Moonlighting molecules

Just when you thought you knew what your protein did, it goes off and does something completely different (and unexpected). This is called moonlighting, and is yet another reason drug discovery is hard. You can never be sure that your target is doing only what you think it’s doing.

Today’s example is PACAP, a neuromodulator/neurotransmitter made by neurons. Who knew that PACAP can and does act as an antibiotic when the brain is infected. [ Proc. Natl. Acad. Sci. vol. 118 e1917623117 ’21 ] does (PNAS no longer pages its journals, as last year’s total was over 33,000 !).   PACAP is a member of the vasoactive intestinal polypeptide, secretin, glucagon family of neuropeptides (mammals have over 100 neuropeptides according to the paper).

PACAP stands for Pituitary Adenylate Cyclase Activating Polypeptide. It comes in two forms containing 27 or 38 amino acids, both cleaved from a 176 amino acid precursor. There are 3 receptors for PACAP, all G Protein Coupled Receptors (GPCRs). A zillion functions have been ascribed to it, setting the circadian clock, protecting granule cells of the cerebellum. Outside the nervous system it is produced by immune cells in response to inflammatory conditions and antigenic stimulation. It is one of the most conserved neuropeptides throughout the course of evolution. Now we probably know why.

Showing how hard protein chemistry really is, PACAP is structurally similar to cathelicidin LL-37 an antimicrobial peptide, despite having less than 5% amino acid sequences in common. PACAP is cationic. Different sides of the protein have different characteristics, with one side being highly positively charged, and the other being hydrophobic (e.g. the protein is amphipathic). This is typical of antimicrobial peptides, and perturbation of microbial membranes by inducing negative Gaussian curvature probably explains its antibacterial activity.
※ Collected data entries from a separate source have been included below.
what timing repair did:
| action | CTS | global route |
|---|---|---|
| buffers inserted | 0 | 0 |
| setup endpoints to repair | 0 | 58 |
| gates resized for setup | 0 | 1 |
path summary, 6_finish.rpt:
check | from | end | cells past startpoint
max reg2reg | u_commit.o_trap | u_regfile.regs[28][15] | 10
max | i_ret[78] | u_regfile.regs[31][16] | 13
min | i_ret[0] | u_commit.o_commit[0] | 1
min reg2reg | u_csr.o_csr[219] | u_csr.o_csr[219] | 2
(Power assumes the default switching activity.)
In mouse models of Staph Aureus or Candida infections, PACAP is induced ‘up to’ 50 fold in the brain (or spleen or kidney) where it kills the bugs. Yet another reason drug discovery is so hard. We are mucking about in a system we barely understand.

There are many other examples of moonlighting proteins. Probably the best known is cytochrome c which is is a heme protein localized in the compartment between the inner and outer mitochondrial membranes where it functions to transfer electrons between complex III and complex IV of the respiratory chain. Oxidation and reduction of the iron atom in the heme along with movement along the mitochondrial intermembrane space allows it to schlep electrons between complexes of the respiratory chain.

All well and good. But cytochrome c also can tell a cell to commit suicide (apoptosis) when mitochondria are sufficiently damaged that cytochrome c can escape the intermembrane space. Who’d a thunk it?

How many more players are there in the cell (whose function we think we know) that are sneaking around — doing more things in heaven and Earth, Horatio, than are dreamt of in your philosophy?